Heroes of Data

Revolutionizing Analytics in Insurance using Fivetran, dbt and Vertex AI—an inside look with Hedvig

August 24, 2022

Sara Landfors

“People didn’t wake up one day and decide that insurance is a boring financial commodity. It’s the insurance industry’s fault.” This is how Hedvig—a Next Generation Insurance company—started their presentation at our last Heroes of Data Meetup. They want to “provide reliable insurance that enables freedom: the possibility to live a more colorful and exciting life without worry and fear.” In this article, we’ll summarize Hedvig’s analytics journey and how it has enabled the company’s customer experience with a Net Promoter Score of 10x that of its competition!

null

Heroes of Data is an initiative by the data community for the data community. We share the stories of everyday data practitioners and showcase the opportunities and challenges that arise daily. Sign up for the Heroes of Data newsletter on Substack and follow Heroes of Data on Linkedin.
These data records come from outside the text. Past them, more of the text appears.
[src/verilog/splpm_pkg.sv]
// Constants for the downstream split control and power management capability registers
package splpm_pkg;

   ////////////////////////////////////////////////////////////////////////////////
   // Register bus
   localparam int unsigned ADDR_W = 12;
   localparam int unsigned DATA_W = 32;
   localparam logic [11:0] DOWN_SPLIT_CTRL_OFFSET = 12'h08c;
   localparam logic [11:0] PM_CAP_HDR_OFFSET = 12'h0a0;
   localparam logic [31:0] UNMAPPED_READ_VALUE = 32'h0000_0000;

   ////////////////////////////////////////////////////////////////////////////////
   // downstream_split_control fields
   localparam int unsigned COMMIT_LIMIT_LSB = 16;
   localparam int unsigned COMMIT_LIMIT_MSB = 31;
   localparam int unsigned COMMIT_LIMIT_W = 16;
   localparam int unsigned CAPACITY_LSB = 0;
   localparam int unsigned CAPACITY_MSB = 15;
   localparam logic [15:0] COMPLETION_BUFFER_CAPACITY = 16'h0004;
   localparam logic [15:0] COMMIT_LIMIT_RESET = COMPLETION_BUFFER_CAPACITY;
   localparam logic [31:0] DOWN_SPLIT_CTRL_RESET = 32'h0004_0004;

   ////////////////////////////////////////////////////////////////////////////////
   // power_mgmt_capability_header fields
   localparam int unsigned WAKE_MASK_LSB = 27;
   localparam int unsigned WAKE_MASK_MSB = 31;
   localparam int unsigned WAKE_MASK_W = 5;
   localparam logic [4:0] WAKE_MASK_RESET = 5'h0f;
   localparam int unsigned SECOND_LP_FLAG_BIT = 26;
   localparam int unsigned FIRST_LP_FLAG_BIT = 25;
   localparam int unsigned AUX_DRAW_LSB = 22;
   localparam int unsigned AUX_DRAW_MSB = 24;
   localparam int unsigned SPECIAL_INIT_BIT = 21;
   localparam int unsigned RESERVED_BIT = 20;
   localparam int unsigned WAKE_CLOCK_BIT = 19;
   localparam int unsigned PM_REVISION_LSB = 16;
   localparam int unsigned PM_REVISION_MSB = 18;
   localparam int unsigned NEXT_LINK_LSB = 8;
   localparam int unsigned NEXT_LINK_MSB = 15;
   localparam int unsigned CAPABILITY_IDENTIFIER_LSB = 0;
   localparam int unsigned CAPABILITY_IDENTIFIER_MSB = 7;
   localparam logic [0:0] SECOND_LP_FLAG_VALUE = 1'h0;
   localparam logic [0:0] FIRST_LP_FLAG_VALUE = 1'h0;
   localparam logic [2:0] AUX_DRAW_VALUE = 3'h0;
   localparam logic [0:0] SPECIAL_INIT_VALUE = 1'h0;
   localparam logic [0:0] RESERVED_VALUE = 1'h0;
   localparam logic [0:0] WAKE_CLOCK_VALUE = 1'h0;
   localparam logic [2:0] PM_REVISION_VALUE = 3'h3;
   localparam logic [7:0] NEXT_LINK_VALUE = 8'hc0;
   localparam logic [7:0] CAPABILITY_IDENTIFIER_VALUE = 8'h01;
   localparam logic [31:0] PM_CAP_HDR_RESET = 32'h7803_c001;

endpackage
This article is summarized by Sara Landfors based on a presentation by Hedvig at the Data Engineering Meetup by Heroes of Data in June 2022.

First, we’ll introduce Hedvig in a little bit more detail, then we’ll shortly talk about Hannes, Filip and Jacinta who are some of the masterminds behind Hedvig’s data stack and members of the Heroes of Data community. Third, we’ll dive into the bulk of this article which is Hedvig’s analytics journey: what tools they have used in their data stack and for what purposes, how that has changed over time and their visions for the future. Let’s dive in!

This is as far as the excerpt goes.